We can get the transpose of a tensor when we want to reveal some properties of the linear transformation, such as symmetry.

torch.numel(input)

Returns the total number of elements in the input tensor.

In [24]:

a = torch.randn(1, 2, 3, 4, 5) # 5-dimensions tensor
print(a)
torch.numel(a)

tensor([[[[[ 0.5683,  0.3660,  0.1169,  0.6211,  0.1339],
           [ 0.7302,  0.4227,  0.5289,  0.0528, -1.2226],
           [-1.5867,  0.2716, -1.9211, -0.2082,  1.2038],
           [ 1.2828,  0.8668, -0.8027, -0.6341,  0.1237]],

          [[-0.7317, -1.2314, -0.3423,  1.9565, -0.9173],
           [ 1.1375,  0.9102,  0.1213,  0.6792,  1.3508],
           [ 0.5755, -0.1915, -1.0419, -2.0169,  1.9030],
           [-0.8302,  0.0087,  1.0707,  1.6864,  0.7094]],

          [[ 0.8155, -0.3658,  0.5485, -1.0085, -0.0369],
           [ 1.1497,  0.8193, -2.2531,  0.2470, -0.9620],
           [ 0.9751, -1.6460,  0.5189, -1.3889, -0.8977],
           [-0.0137,  0.7719,  0.0343,  0.6531, -1.4094]]],


         [[[-2.1804, -1.0201,  0.0127, -2.3253, -0.2246],
           [-0.4352,  1.8872, -0.3121,  0.1729,  0.5579],
           [ 1.1935, -0.7444, -1.4449,  1.0257,  0.4009],
           [-1.4843, -0.2777,  0.7592,  0.2888,  1.3752]],

          [[-0.4171,  0.6554,  1.5389, -0.6104, -0.9522],
           [-0.1757,  0.7910, -0.2597, -2.4339,  0.1102],
           [-0.5576,  0.0128, -0.2287,  1.6276,  1.6970],
           [ 1.3917,  0.1737, -0.1108,  0.5641, -0.8908]],

          [[ 0.1575,  0.2302,  0.3282, -0.3098, -1.2024],
           [-1.3616, -0.7325,  0.0336, -1.7040, -0.1361],
           [ 0.7067,  0.2282, -0.5501,  0.3377,  1.1849],
           [-1.0774,  1.1304, -0.2066,  0.2518,  0.1125]]]]])

Out[24]:

120

In this example, we created a 5-dimensions tensor, and obtained the number of elements.

In [25]:

a = torch.zeros(4,4) # 2-dimensions tensor
print(a)
torch.numel(a)

tensor([[0., 0., 0., 0.],
        [0., 0., 0., 0.],
        [0., 0., 0., 0.],
        [0., 0., 0., 0.]])

Out[25]:

16

Here, we created a 2-dimensions tensor, and obtained the number of elements.

In [26]:

a = [2,3]
print(a)
torch.numel((2,3))

[2, 3]

---------------------------------------------------------------------------
TypeError                                 Traceback (most recent call last)
<ipython-input-26-403f38c975eb> in <module>()
      1 a = [2,3]
      2 print(a)
----> 3 torch.numel((2,3))

TypeError: numel(): argument 'input' (position 1) must be Tensor, not tuple

Make sure to pass a tensor as the parameter of the numel function. Otherwise, you will get an error like this.

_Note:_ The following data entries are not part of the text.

Background: an optimization exercise with open tools, aiming at small area. Do not read the settings as production practice.
The RTL was checked by simulation tests, not by an equivalence proof against the original design.
Power figures rest on the tool's default switching activity, not on a simulated workload.

==> flow/flow/run.sh <==
#!/bin/bash
# Standard ORFS layout (the standard.sh, standard synthesis unchanged) with two changes:
# - ports are buffered with the smallest buffer, sky130_fd_sc_hd__buf_1;
# - clock tree built from clkbuf_8 in small clusters, without dummy loads.
set -euo pipefail
bash standard.sh finish \
  "BUFFER_PORTS_ARGS=-buffer_cell sky130_fd_sc_hd__buf_1" \
  "CTS_ARGS=-sink_clustering_enable -repair_clock_nets -buf_list sky130_fd_sc_hd__clkbuf_8 -sink_clustering_size 20 -sink_clustering_max_diameter 40 -dont_use_dummy_load" \
  > standard_flow.log 2>&1
==> flow/standard.sh <==
#!/bin/bash
# synth_recipe.tcl (not shown) runs the flow's synth.tcl, then flattens the netlist and writes it again
# the make line also repeats each setting of config.mk as NAME=value (left out here)
make -C /OpenROAD-flow-scripts/flow DESIGN_CONFIG=/design/flow/config.mk WORK_HOME=/design/flow/orfs CLKGATE_MAP_FILE= SYNTH_SCRIPT=/design/flow/synth_recipe.tcl "${@:-finish}"
==> flow/config.mk <==
export PLATFORM = sky130hd
export DESIGN_NAME = cfc
export DESIGN_NICKNAME = cfc
export VERILOG_FILES = /design/flow/design.v
export SDC_FILE = /design/flow/constraint.sdc
export NUM_CORES = 4
export LEC_CHECK = 0
export CAP_MARGIN = 20
export CORE_MARGIN = 2
export CORE_UTILIZATION = 60
export SLEW_MARGIN = 20
==> flow/constraint.sdc <==
create_clock -name core_clock -period 10.0 [get_ports {clk}]
set_input_delay 2.0000 -clock core_clock [delete_from_list [all_inputs] [get_ports {clk}]]
set_output_delay 2.0000 -clock core_clock [all_outputs]
set_load 0.01 [all_outputs]
==> flow/design.v <==
module cfc (
    input  wire        clk,
    input  wire        rst,             
    input  wire        tx_we,
    input  wire [3:0]  tx_waddr,
    input  wire [15:0] tx_wdata,
    input  wire        start,
    input  wire [3:0]  start_cnt_m1,    
    input  wire [15:0] start_timeout,   
    input  wire        line_in,
    output reg         line_out,
    input  wire        abort_ok,
    input  wire [5:0]  rx_raddr,
    output wire [15:0] rx_rdata,
    output wire        busy,
    output reg         done,
    output reg  [1:0]  outcome,         
    output reg  [5:0]  rx_len,
    output wire        halted,
    output reg  [15:0] perrcnt
);
    localparam [2:0] S_IDLE = 3'b000;
    localparam [2:0] S_ARM  = 3'b001;
    localparam [2:0] S_FLY  = 3'b011;
    localparam [2:0] S_TD   = 3'b010;
    localparam [2:0] S_HALT = 3'b100;
    localparam [1:0] TX_PRE  = 2'd0;    
    localparam [1:0] TX_WORD = 2'd1;
    localparam [1:0] TX_END  = 2'd2;    
    localparam [1:0] TX_OFF  = 2'd3;
    localparam [2:0] RX_QUIET = 3'd0;
    localparam [2:0] RX_ARM   = 3'd1;
    localparam [2:0] RX_HIGH  = 3'd2;
    localparam [2:0] RX_Z     = 3'd3;
    localparam [2:0] RX_P1    = 3'd4;
    localparam [2:0] RX_P2    = 3'd5;
    localparam [2:0] RX_P3    = 3'd6;
    localparam [2:0] RX_FRAME = 3'd7;
    reg [2:0]   st;
    wire idle   = (st == S_IDLE);
    wire armed  = (st == S_ARM);
    wire fly    = (st == S_FLY);
    wire td     = (st == S_TD);
    wire hlt    = st[2];
    assign busy   = st[0] | st[1];
    assign halted = hlt;
    reg [9:0]   txb [0:15];
    always @(posedge clk)
        if (!rst && !busy && tx_we)
            txb[tx_waddr] <= tx_wdata[9:0];
    reg [319:0] rxr;        
    reg [4:0]  rq;
    reg [9:0]  rxs_sr;      
    reg [9:0]  rxh;         
    reg [4:0]  rxh_slot;
    reg        rxh_pend;
    wire [4:0] rxh_at = rxh_slot + rq + 5'd1;
    wire       rxh_go = rxh_pend && (rxh_at[3:0] == 4'd0);
    always @(posedge clk) begin
        rq <= rst ? 5'd0 : rq + 5'd1;
        rxr[159:10]  <= rxr[149:0];
        rxr[319:170] <= rxr[309:160];
        rxr[9:0]     <= (rxh_go && !rxh_at[4]) ? rxh : rxr[319:310];
        rxr[169:160] <= (rxh_go &&  rxh_at[4]) ? rxh : rxr[159:150];
    end
    wire [4:0] rx_pos = rx_raddr[4:0] + rq;
    wire [9:0] rx_word_out = (rxh_pend && rx_raddr[4:0] == rxh_slot) ? rxh : rxr[rx_pos*10 +: 10];
    assign rx_rdata = {6'd0, rx_word_out};
    reg [3:0]  ph;         
    reg [11:0] tblk;       
    reg        tfrac;      
    reg        term;       
    wire poll      = fly && (ph == 4'd0);
    wire t_expired = (tblk == 12'd0) && !tfrac;
    wire exit_done = poll && term;
    wire exit_to   = poll && !term && t_expired;
    wire run       = fly && !exit_done && !exit_to;
    reg [1:0] txs;
    reg [4:0] tp;
    reg [3:0] ti;
    reg [3:0] tcnt;
    wire [9:0] tw = txb[ti];
    wire [3:0] tq = tp[4:1];
    reg        tb_bit;
    always @* begin
        case (tq)
            4'd0:    tb_bit = 1'b1;
            4'd1:    tb_bit = tw[9];
            4'd2:    tb_bit = tw[8];
            4'd3:    tb_bit = tw[7];
            4'd4:    tb_bit = tw[6];
            4'd5:    tb_bit = tw[5];
            4'd6:    tb_bit = tw[4];
            4'd7:    tb_bit = tw[3];
            4'd8:    tb_bit = tw[2];
            4'd9:    tb_bit = tw[1];
            4'd10:   tb_bit = tw[0];
            default: tb_bit = ~^tw;
        endcase
    end
    reg tx_chip;
    always @* begin
        case (txs)
            TX_PRE:  tx_chip = (tp < 5'd19) ? ~tp[0] : (tp >= 5'd21);
            TX_WORD: tx_chip = tp[0] ? tb_bit : ~tb_bit;
            TX_END:  tx_chip = (tq == 4'd1);
            default: tx_chip = 1'b0;
        endcase
    end
    reg [2:0] rxs;
    reg [4:0] rc;          
    reg       rpar;        
    reg [5:0] rxwp;
    wire c       = line_in;
    wire rx_full = rxwp[5] & rxwp[0];       
    wire rc_last = (rc == 5'd23);
    always @(posedge clk) begin
        if (idle) begin
            tcnt  <= start_cnt_m1;
            tblk  <= start_timeout[15:4];
            tfrac <= |start_timeout[3:0];
        end
        if (armed)
            ph <= 4'd0;
        else if (run || (td && !abort_ok))
            ph <= ph + 4'd1;
        if (poll && !exit_done && !exit_to) begin
            if (tblk != 12'd0)
                tblk <= tblk - 12'd1;
            else
                tfrac <= 1'b0;
        end
        if (armed) begin
            txs <= TX_PRE;
            tp  <= 5'd9;
            ti  <= 4'd0;
        end else if (run) begin
            if (tp == 5'd23) begin
                tp <= 5'd0;
                case (txs)
                    TX_PRE:  txs <= TX_WORD;
                    TX_WORD: if (ti == tcnt) txs <= TX_END; else ti <= ti + 4'd1;
                    default: txs <= TX_OFF;
                endcase
            end else begin
                tp <= tp + 5'd1;
            end
        end
        if (rxh_go)
            rxh_pend <= 1'b0;
        if (armed) begin
            rxs  <= RX_QUIET;
            rxwp <= 6'd0;
            term <= 1'b0;
            rxh_pend <= 1'b0;
        end else if (run) begin
            case (rxs)
                RX_QUIET: if (!c) rxs <= RX_ARM;
                RX_ARM:   if (c)  rxs <= RX_HIGH;
                RX_HIGH:  if (!c) rxs <= RX_Z;
                RX_Z:     rxs <= c ? RX_HIGH : RX_P1;
                RX_P1:    rxs <= c ? RX_P2 : RX_ARM;
                RX_P2:    rxs <= c ? RX_P3 : RX_Z;
                RX_P3: begin
                    rc <= 5'd0;
                    rxs <= c ? RX_FRAME : RX_Z;
                end
                default: begin
                    rc <= rc_last ? 5'd0 : rc + 5'd1;
                    if (rc == 5'd0) begin
                        rpar <= c;
                    end else if (rc == 5'd1) begin
                        rpar <= 1'b0;
                        if (rpar || !c) begin
                            rxs <= RX_QUIET;
                            if (!rx_full) begin
                                if (!term)
                                    rx_len <= rxwp;
                                term <= 1'b1;
                                rxwp <= rxwp + 6'd1;
                            end
                        end
                    end else if (rc[0]) begin
                        if (rc_last) begin
                            if (!rx_full) begin
                                rxwp <= rxwp + 6'd1;
                                if (!term && !rxwp[5]) begin
                                    rxh      <= rxs_sr;
                                    rxh_slot <= rxwp[4:0];
                                    rxh_pend <= 1'b1;
                                end
                                if (c == rpar && perrcnt != 16'hFFFF)
                                    perrcnt <= perrcnt + 16'd1;
                            end
                        end else begin
                            rpar <= rpar ^ c;
                            rxs_sr <= {rxs_sr[8:0], c};
                        end
                    end
                end
            endcase
        end
        done     <= 1'b0;
        line_out <= run & tx_chip;
        case (st)
            S_IDLE: if (start) st <= S_ARM;
            S_ARM:  st <= S_FLY;
            S_FLY: begin
                if (exit_done || exit_to) begin
                    st      <= S_TD;
                    outcome <= {1'b0, exit_to};
                end
            end
            S_TD: begin
                if (abort_ok) begin
                    st   <= S_IDLE;
                    done <= 1'b1;
                end else if (ph[2:0] == 3'd7) begin
                    st      <= S_HALT;
                    outcome <= 2'd2;
                    done    <= 1'b1;
                end
            end
            S_HALT: if (start) done <= 1'b1;
            default: st <= S_IDLE;
        endcase
        if (rst) begin
            st       <= S_IDLE;
            line_out <= 1'b0;
            done     <= 1'b0;
            outcome  <= 2'd0;
            rx_len   <= 6'd0;
            perrcnt  <= 16'd0;
        end
    end
endmodule
==> results of run 1 <==
==> cell type report <==
cell class / count / share of cell area [%]
Clock buffer: 66 / 4.02
Inverter: 20 / 0.332
Multi-Input combinational cell: 664 / 29.7
Sequential cell: 592 / 61.1
Tap cell: 455 / 2.52
Timing Repair Buffer: 112 / 2.36
==> cells by family after synthesis <==
logic type	Yosys count	share of synthesized area [%]
simple gates	273	6.32
mux	199	18.5
xor+xnor	50	2.17
buf+inv	84	1.82
compound gates	113	3.46
fa+ha+maj	23	1.42
other cells	1	0.0180
flops	592	66.3
==> how the worst max path moves through the flow <==
stage | start | endpoint | slack (ps) | cells after the start
final | rx_raddr[0] | rx_rdata[0] | 2500 | 9
after global routing | rx_raddr[0] | rx_rdata[0] | 2340 | 9
after CTS | rx_raddr[0] | rx_rdata[0] | 2430 | 9
after detailed placement | rx_raddr[0] | rx_rdata[0] | 2420 | 9
after global placement | rx_raddr[0] | rx_rdata[0] | 2420 | 9
after floorplan | rx_raddr[0] | rx_rdata[0] | 3700 | 8
==> through the flow <==
stage	setup slack [ps]	instances	utilization [%]	hold slack [ps]
2_1_floorplan	3700	1340	-	326
3_3_place_gp	2420	1843	63.1	329
3_5_place_dp	2420	1843	63.1	331
4_1_cts	2430	1909	65.7	317
5_1_grt	2340	1909	65.7	321
6_report	2500	1909	65.7	316
==> worst max-delay path: stages <==
cell,delay [ps]
buf_1,130
ha_4,190
fa_4,1340
buf_4,470
mux4_2,360
mux4_2,480
mux2i_1,150
o21ai_0,170
buf_1,210
==> cell usage in the layout, fill, tap and decap left out, drive strengths merged, types with 5 or more instances in the layout <==
cell	synthesis	routed
nor3	22	22
xnor2	26	26
nand3b	5	5
and2	5	5
nor2b	14	14
nand2b	9	9
nand4	10	10
inv	19	19
and3	6	6
xor2	23	23
nand2	52	52
mux2	20	20
edfxtp	195	195
a211oi	6	6
a21oi	37	37
dfxtp	397	397
mux4	144	144
conb	1	6
a311oi	5	5
nand3	22	22
o21ai	29	29
a22oi	8	8
nor4	7	7
or3	14	14
clkbuf	37	67
nor2	94	94
ha	22	22
mux2i	35	35
buf	27	111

We can use the numel function when we want to know the number of elements we are handling in a tensor.

Conclusion

As you can see from this brief article, PyTorch has many features that helps you to handle tensors. There are many more functionalities that you can review from the PyTorch official documentation.